Project Documentation

Global Giving / Global Philanthropy Forum Innovation Marketplace

Nomination – Sakena Yacoobi, Afghan Institute of Learning

January 14, 2005

  1. Historical Overview of the Afghan Institute of Learning’s Women’s Learning Centers (2)

Services of the WLCs (3)

Expansion of WLCs to Conservative, Rural Communities (4)

in Afghanistan in 2003 and 2004

Support for Grassroots Community-Based Organizations (5)

Student Feedback (5)

  1. Overview of THE AFGHAN INSTITUTE OF LEARNING (7)

Major Accomplishments of AIL Since 1995 (8)

(a) Teacher Training (8)

(b) Human Rights and Leadership (8)

(c) Home Schools (9)

(d) Women’s Learning Centers (9)

(e) Health Programs (9)

(f) School Support, Advanced Classes, and Pre-schools (9)

(g) Afghan Women’s University(10)

(h) Support for Community-Based Organizations(10)

(i) Voice of Education Magazine(10)

AIL Main Activities and Services(11)

I. Historical Overview of the Afghan Institute of Learning’s Women’s Learning Centers

The Afghan Institute of Learning (AIL) was the first NGO to start Women’s Learning Centers (WLCs) in refugee camps in Pakistan in 2002. Requested by the women in the camps, the WLCs are designed to meet the multiple needs of Afghan women and children. WLCs train teachers, provide health care and health education, and offer preschool through university classes. Workshops that train women to be leaders and to advocate for their basic human rights are offered in the WLCs. Women also learn income generating skills like sewing and carpet weaving.

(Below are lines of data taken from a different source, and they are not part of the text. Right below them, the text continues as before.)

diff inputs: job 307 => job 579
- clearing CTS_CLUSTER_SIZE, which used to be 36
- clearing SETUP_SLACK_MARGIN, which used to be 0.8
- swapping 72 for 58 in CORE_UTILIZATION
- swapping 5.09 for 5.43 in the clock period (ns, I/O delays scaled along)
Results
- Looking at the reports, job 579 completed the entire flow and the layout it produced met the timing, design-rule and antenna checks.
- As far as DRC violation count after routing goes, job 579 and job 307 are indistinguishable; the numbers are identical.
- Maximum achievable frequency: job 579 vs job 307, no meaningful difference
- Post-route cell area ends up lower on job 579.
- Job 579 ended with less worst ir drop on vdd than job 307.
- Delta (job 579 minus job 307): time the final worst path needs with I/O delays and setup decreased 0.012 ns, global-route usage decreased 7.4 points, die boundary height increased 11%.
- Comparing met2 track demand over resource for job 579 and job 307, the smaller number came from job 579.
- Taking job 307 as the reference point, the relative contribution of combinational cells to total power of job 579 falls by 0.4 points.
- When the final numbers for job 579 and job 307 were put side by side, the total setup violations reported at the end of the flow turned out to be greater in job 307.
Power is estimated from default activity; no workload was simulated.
## alu
module alu (
    input               i_clk,
    input               i_rst_n,
    input               i_valid,
    input signed [11:0] i_data_a,
    input signed [11:0] i_data_b,
    input        [2:0]  i_inst,
    output              o_valid,
    output       [11:0] o_data,
    output              o_overflow
);
Settings: LEC_CHECK=0, ABC_AREA=1, CAP_MARGIN=20, CORE_MARGIN=2, CORE_UTILIZATION=62, CTS_CLUSTER_SIZE=99, PLACE_DENSITY=0.37, SLEW_MARGIN=20, TNS_END_PERCENT=20; clock period 5.44 ns.
run.sh (not shown) runs the stock make flow with config.mk's settings and CLKGATE_MAP_FILE=.
The baseline stopped in global routing (5_1_grt) (ODB-0269).
Rerun with:
==> flow/config.mk (replaced) <==
export PLATFORM = sky130hd
export DESIGN_NAME = alu
export DESIGN_NICKNAME = alu
export VERILOG_FILES = /design/flow/design.v
export SDC_FILE = /design/flow/constraint.sdc
export NUM_CORES = 4
export LEC_CHECK = 0
export CAP_MARGIN = 20
export CORE_MARGIN = 2
export CORE_UTILIZATION = 40
export SLEW_MARGIN = 20
==> flow/constraint.sdc (replaced) <==
create_clock -name core_clock -period 9.8 [get_ports {i_clk}]
set_input_delay 1.9600 -clock core_clock [delete_from_list [all_inputs] [get_ports {i_clk}]]
set_output_delay 1.9600 -clock core_clock [all_outputs]
set_load 0.01 [all_outputs]
Result:
- This time the run ran to the end with no violations
- die size grows by 42%
- synthesized cell count shrinks by 23%
- synthesized area shrinks by 7.5%
module delay_buffer #(parameter SIZE = 32) (
	input clk, rst,
	input valid_in, ready_in,
	output valid_out
);
	reg [SIZE - 1 : 0] shift_reg;
	always @(posedge clk)begin
		if(ready_in | rst)
			shift_reg[0] <= valid_in;
	end
	always @(posedge clk)begin
		if(rst)
			shift_reg[SIZE - 1 : 1] <= 0;
		else if(ready_in)
			shift_reg[SIZE - 1 : 1] <= shift_reg[SIZE - 2 : 0];
	end
	assign valid_out = shift_reg[SIZE - 1];
endmodule
module mul_4_stage (
	input clk, ce,
	input[31 : 0] a,
	input [31 : 0] b,
	output [31 : 0] p
);
	reg [31 : 0] a_reg, b_reg, q0, q1, q2;
	wire [63 : 0] mul_wire;
	assign mul_wire = a_reg * b_reg;
	wire [31 : 0] mul;
	assign mul = mul_wire[31 : 0];
	always @(posedge clk)
		if(ce)begin
			a_reg <= a;
			b_reg <= b;
			q0 <= mul;
			q1 <= q0;
			q2 <= q1;
		end
	assign p = q2;
endmodule
module mul_op #(parameter INPUTS = 2,
		parameter OUTPUTS = 1,
		parameter DATA_IN_SIZE = 32,
		parameter DATA_OUT_SIZE = 32)
		(
		input clk,
		input rst,
		input [INPUTS * (DATA_IN_SIZE)- 1 : 0]data_in_bus,
		input [INPUTS - 1 : 0]valid_in_bus,
		output [INPUTS - 1 : 0] ready_in_bus,
		output [OUTPUTS * (DATA_OUT_SIZE) - 1 : 0]data_out_bus,
		output [OUTPUTS - 1 : 0]valid_out_bus,
		input 	[OUTPUTS - 1 : 0] ready_out_bus
);
	localparam LATENCY = 4;
	wire [2 * DATA_OUT_SIZE - 1 : 0] temp_result;
	wire join_valid;
	wire buff_valid, oehb_valid, oehb_ready;
	wire oehb_dataOut, oehb_datain;
	joinC #(.N(INPUTS)) add_fork(.valid_in(valid_in_bus), .ready_in(ready_in_bus), .valid_out(join_valid), .ready_out(oehb_ready));
	mul_4_stage multiply_unit (.clk(clk), .ce(oehb_ready), .a(data_in_bus[0 * DATA_IN_SIZE +: DATA_IN_SIZE]), .b(data_in_bus[1 * DATA_IN_SIZE +: DATA_IN_SIZE]), .p(data_out_bus[0 * DATA_OUT_SIZE +: DATA_OUT_SIZE]));
	delay_buffer #(.SIZE(LATENCY - 1))delay_buff(.clk(clk), .rst(rst), .valid_in(join_valid), .ready_in(oehb_ready), .valid_out(buff_valid));
	OEHB #(.INPUTS(1), .OUTPUTS(1), .DATA_IN_SIZE(1), .DATA_OUT_SIZE(1)) oehb_buffer (.clk(clk), .rst(rst),
										 .data_in_bus(1'b0), .valid_in_bus(buff_valid), .ready_in_bus(oehb_ready),
										 .data_out_bus(oehb_dataOut), .valid_out_bus(valid_out_bus[0]), .ready_out_bus(ready_out_bus[0]));
endmodule
==> flow/run.sh <==
#!/bin/bash
# the make line also repeats each setting of config.mk as NAME=value (left out here)
make -C /OpenROAD-flow-scripts/flow DESIGN_CONFIG=/design/flow/config.mk WORK_HOME=/design/flow/orfs CLKGATE_MAP_FILE= finish
==> flow/config.mk <==
export PLATFORM = sky130hd
export DESIGN_NAME = mul_op
export DESIGN_NICKNAME = mul_op
export VERILOG_FILES = /design/flow/design.v
export SDC_FILE = /design/flow/constraint.sdc
export NUM_CORES = 4
export LEC_CHECK = 0
export CAP_MARGIN = 20
export CELL_PAD_IN_SITES_DETAIL_PLACEMENT = 1
export CORE_ASPECT_RATIO = 0.5
export CORE_MARGIN = 2
export CORE_UTILIZATION = 34
export GPL_TIMING_DRIVEN = 0
export SETUP_SLACK_MARGIN = 0.83
export SLEW_MARGIN = 20
==> flow/constraint.sdc <==
create_clock -name core_clock -period 5.03 [get_ports {clk}]
set_input_delay 1.0060 -clock core_clock [delete_from_list [all_inputs] [get_ports {clk}]]
set_output_delay 1.0060 -clock core_clock [all_outputs]
set_load 0.01 [all_outputs]
## reservation_station
module reservation_station #(
    parameter int  RS_DEPTH   = 8
)(
    input  logic      clk_i,
    input  logic      rst_i,
    input  logic      recover_i,
    input  logic      disp_valid_i,
    output logic      disp_ready_o,
    input  logic [RS_ENTRY_W-1:0] disp_entry_i,    
    output logic      issue_valid_o,
    input  logic      issue_ready_i,
    output logic [RS_ENTRY_W-1:0] issue_entry_o,   
    input  logic       cdb_valid_i,
    input  logic [6:0] cdb_tag_i
);
Size in the first run: ~9900 cells after synthesis, ~420 I/O pins.
Settings: LEC_CHECK=0, CAP_MARGIN=20, CORE_MARGIN=4, CORE_UTILIZATION=35, PLACE_DENSITY=0.55, SETUP_SLACK_MARGIN=1.07, SLEW_MARGIN=20; clock period 5.9 ns.
run.sh (not shown) runs the stock make flow with config.mk's settings and CLKGATE_MAP_FILE=.
The baseline passed the timing, DRC and antenna checks.
Edit:
- CORE_MARGIN: 4 -> 2
- CORE_UTILIZATION: 35 -> 72
- CTS_CLUSTER_DIAMETER: not set -> 396
- CTS_CLUSTER_SIZE: not set -> 14
- PLACE_DENSITY: 0.55 -> not set
- SETUP_SLACK_MARGIN: 1.07 -> 0.49
- clock period: 5.9 -> 3.3 ns (I/O delays scaled with it)
Result:
- cell count went down by about 13%
- setup slack is worse by 1.0 ns
- core utilization went up by 41 points
- count of clock-buffer cells in the layout went down by 151
- power went up by about 54%
- design area went down by about 2.6%
- die area went down by 52%
- flip-flop count is unchanged
- wire length went down by about 11%
Edit:
- CORE_MARGIN: 2 -> 4
- CORE_UTILIZATION: 72 -> 59
- CTS_CLUSTER_DIAMETER: 396 -> not set
- CTS_CLUSTER_SIZE: 14 -> 99
- PLACE_DENSITY: not set -> 0.55
- SETUP_SLACK_MARGIN: 0.49 -> not set
- clock period: 3.3 -> 4.05 ns (I/O delays scaled with it)
Result: The changed run passed the timing, DRC and antenna checks; core utilization falls by 14 points; non-clock buffer count falls by 46; cell area rises slightly; via count falls by a few percent; flip-flop count does not change; worst setup slack loses 0.082 ns; cell count rises by a few percent; critical path depth falls by 1.
Edit:
- CORE_UTILIZATION: 59 -> 35
- CTS_CLUSTER_SIZE: 99 -> not set
- clock period: 4.05 -> 10.0 ns (I/O delays scaled with it)
The changed run went through all stages and came out clean.
Via count came out lower by 2.1%.
Wire length climbs by 9.2%.
Global-route usage came out lower by 14 points.
Sequential cell count stays the same.
Cell count rises by about 10%.
Power came out lower by about 60%.
Setup slack improves by 4.0 ns.
Clock-buffer cell count grows by 11.
Sequential power went down by about 60%.
==> inputs of indigo <==
## ULA_LCD
module ULA_LCD(clk, rst, rs, rw, en, dados, SOMA, SUBT, MULT, IGUAL, A, B, sinalA, sinalB);
	input [7:0] A;
	input [7:0] B;
	input sinalA;
	input sinalB;
	input SOMA;
	input SUBT;
	input MULT;
	input IGUAL;
	output en;
	output rw;
	output rs;
	output [7:0] dados;
	input clk;
	input rst;
	reg rs;
	reg rw;
	reg en;
	reg [7:0] dados;
	reg [21:0] c45;
	reg [21:0] c5;
	reg [21:0] c25;
	integer c1;
	reg flag45;
	reg flag5;
	reg flag2meio;
	reg [9:0] est2;
	reg flagbt1;
	reg flagbt2;
	reg flagbt3;
	reg flagbt4;
	reg flag_rst;
	reg [31:0] estado;
	reg subest;
	reg [5:0] charPos;
	reg [1:0] operacao;
	reg menos;
	reg [7:0] Alinha;
	reg [7:0] Blinha;
	reg menosA;
	reg menosB;
	reg menosR;
	parameter T45 = 2250, T5 = 250, T25 = 125;
	parameter clear = 1, opSOMA=1, opSUBT=2, opMULT=3, opIGUAL=4, skipLn=192, WAIT=10, WRITE=11, DEFAULT=6;
	reg [21:0] n45, n5, n25;
	reg nf45, nf5, nf25;
	always @(posedge clk) begin
		n45 = c45; n5 = c5; n25 = c25;
		nf45 = flag45; nf5 = flag5; nf25 = flag2meio;
    	if(flag_rst) begin
        	n45 = 0;
        	n25 = 0;
        	n5 = 0;
        	nf5 = 0;
        	nf45 = 0;
        	nf25 = 0;
    	end
    	if(n45 == T45) begin
            	n45 = 0;
            	nf45 = 1;
    	end
    	else if (n45 < T45) begin
        	n45 = n45+1;
    	end
    	if(n5 == T5) begin
        	n5 = 0;
        	nf5 = 1;
    	end
    	else if (n5 < T5) begin
        	n5 = n5 + 1;
    	end
    	if(n25 == T25) begin
  ...
clock: 120.0 ns
lec_check: 0
cap_margin: 20
cell_pad_in_sites_detail_placement: 2
cell_pad_in_sites_global_placement: 2
core_margin: 2
core_utilization: 33
cts_cluster_size: 16
hold_slack_margin: 0.03
min_routing_layer: met1
setup_slack_margin: 5.0
slew_margin: 30
run.sh (not shown) runs the stock make flow with config.mk's settings and CLKGATE_MAP_FILE=.
==> ember: changes against indigo <==
- CELL_PAD_IN_SITES_DETAIL_PLACEMENT: 2 -> default
- CELL_PAD_IN_SITES_GLOBAL_PLACEMENT: 2 -> default
- CORE_UTILIZATION: 33 -> 71
- CTS_CLUSTER_SIZE: 16 -> default
- HOLD_SLACK_MARGIN: 0.03 -> default
- MIN_ROUTING_LAYER: met1 -> default
- SETUP_SLACK_MARGIN: 5.0 -> default
- SLEW_MARGIN: 30 -> 20
==> flow/constraint.sdc (replaced) <==
create_clock -name core_clock -period 126.0 [get_ports {clk}]
set_input_delay 25.2000 -clock core_clock [delete_from_list [all_inputs] [get_ports {clk}]]
set_output_delay 25.2000 -clock core_clock [all_outputs]
set_load 0.01 [all_outputs]
==> willow: changes against indigo <==
- CELL_PAD_IN_SITES_DETAIL_PLACEMENT: 2 -> default
- CELL_PAD_IN_SITES_GLOBAL_PLACEMENT: 2 -> default
- CORE_UTILIZATION: 33 -> 57
- CTS_CLUSTER_SIZE: 16 -> default
- HOLD_SLACK_MARGIN: 0.03 -> default
- MIN_ROUTING_LAYER: met1 -> default
- SETUP_SLACK_MARGIN: 5.0 -> default
- SLEW_MARGIN: 30 -> 20
==> flow/constraint.sdc (replaced) <==
create_clock -name core_clock -period 95.6 [get_ports {clk}]
set_input_delay 19.1200 -clock core_clock [delete_from_list [all_inputs] [get_ports {clk}]]
set_output_delay 19.1200 -clock core_clock [all_outputs]
set_load 0.01 [all_outputs]
==> lagoon: changes against indigo <==
- ABC_AREA: default -> 1
- CELL_PAD_IN_SITES_DETAIL_PLACEMENT: 2 -> default
- CELL_PAD_IN_SITES_GLOBAL_PLACEMENT: 2 -> default
- CORE_UTILIZATION: 33 -> 40
- CTS_CLUSTER_SIZE: 16 -> default
- HOLD_SLACK_MARGIN: 0.03 -> default
- MIN_ROUTING_LAYER: met1 -> default
- SETUP_SLACK_MARGIN: 5.0 -> default
- SLEW_MARGIN: 30 -> 20
- TNS_END_PERCENT: default -> 20
==> results <==
quantity	willow	lagoon	indigo	ember
Status	no timing/DRC/antenna violations	no timing/DRC/antenna violations	no timing/DRC/antenna violations	no timing/DRC/antenna violations
Num rows	119	150	156	106
Via count of the first global-routing pass	62900	70000	72900	63100
Area fraction in full adders, half adders and majority gates	0.121	0.107	0.121	0.121
Startpoint of the worst setup timing path	A[2]	B[3]	B[5]	B[2]
Min Hold Slack	0.461 ns	0.420 ns	0.460 ns	0.462 ns
Synth Area in XOR/XNOR	0.0648	0.0625	0.0648	0.0648
Largest fanout of any net on the critical path	10	28	30	30
Setup Slack @ Placement	-1.91 ns	21.89 ns	0.752 ns	7.23 ns
First-pass GRT wire length	326 mm	372 mm	418 mm	314 mm
Crit path setup slack, layout	2.79 ns	21.64 ns	11.64 ns	7.77 ns
Non-clock buffer total of the final layout	530	81	250	128
Setup repair after global routing missed its margin	true	false	false	false
Hold wc startpoint	c25[11]	estado[15]	c5[8]	c5[19]
Worst hold stages	1	2	1	1
Die area	108000 um^2	172000 um^2	186000 um^2	87100 um^2
==> trial 1: inputs <==
Design Circle_Area_Calculator, start of the top module:
module Circle_Area_Calculator(clk, rst, radius, area);
  input wire clk, rst;
  input wire [31:0] radius;
  output reg [31:0] area;
  wire [31:0] Square_radius, Result;
  parameter Pi = 32'b01000000010010010000111111010000;
  FloatMultiplier_rounding FM0(.Multiplicand(radius), .Multiplier(radius), .Result(Square_radius));
  FloatMultiplier_rounding FM1(.Multiplicand(Square_radius), .Multiplier(Pi), .Result(Result));
  always @(posedge clk) begin
	if(rst) begin
		area[31:0] <= 1'b0;
	end else begin
		area[31:0] <= Result[31:0];
	end
  end
endmodule
export LEC_CHECK = 0
export CAP_MARGIN = 20
export CORE_MARGIN = 2
export CORE_UTILIZATION = 67
export CTS_CLUSTER_DIAMETER = 90
export CTS_CLUSTER_SIZE = 14
export PLACE_DENSITY_LB_ADDON = 0.01
export SETUP_SLACK_MARGIN = -2.0
export SLEW_MARGIN = 20
export TNS_END_PERCENT = 5
create_clock -name core_clock -period 30.0 [get_ports {clk}]
run.sh (not shown) runs the stock make flow with config.mk's settings and CLKGATE_MAP_FILE=.
==> inputs of trial 50, as changes to trial 1 <==
--- a/flow/config.mk
+++ b/flow/config.mk
@@ -9,8 +9,3 @@
 export CORE_MARGIN = 2
-export CORE_UTILIZATION = 67
-export CTS_CLUSTER_DIAMETER = 90
-export CTS_CLUSTER_SIZE = 14
-export PLACE_DENSITY_LB_ADDON = 0.01
-export SETUP_SLACK_MARGIN = -2.0
+export CORE_UTILIZATION = 32
 export SLEW_MARGIN = 20
-export TNS_END_PERCENT = 5
==> flow/constraint.sdc (replaced) <==
create_clock -name core_clock -period 45.4 [get_ports {clk}]
set_input_delay 9.0800 -clock core_clock [delete_from_list [all_inputs] [get_ports {clk}]]
set_output_delay 9.0800 -clock core_clock [all_outputs]
set_load 0.01 [all_outputs]
==> results <==
Worst hold slack: trial 1 is worse than trial 50 (3100 ps).
In trial 1 the final cell count is smaller than in trial 50, by about 5.5%.
Synthesized cell count is the same in trial 50 and trial 1.
In trial 1 the via count is larger than in trial 50, by about 9%.
Trial 50 ran to the end with no violations. Trial 1 completed, yet does not pass: setup timing.
In clock-buffer cell count, trial 50 and trial 1 do not differ.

Afghan women are eager to return to school after years of having no opportunity to learn because of war and the brutal Taliban regime. After years of war, the literacy rate of Afghan females is among the lowest in the world. Widows and poor women wish to become literate. Older girls, who were prevented from attending school, want to learn on an accelerated basis and study with girls their own age. Women, who were forced to marry young and stop their schooling want to finish their education. In response to these needs, WLCs offer women and girls Fast Track classes that allow them to study on an accelerated basis to complete grade certificates, learn subjects like English and computers in enrichment classes, and/or learn basic reading, writing, and arithmetic. Some younger girls study in fast track programs, complete grade certificates within a few months, and mainstream into public school at a grade level appropriate for their ages.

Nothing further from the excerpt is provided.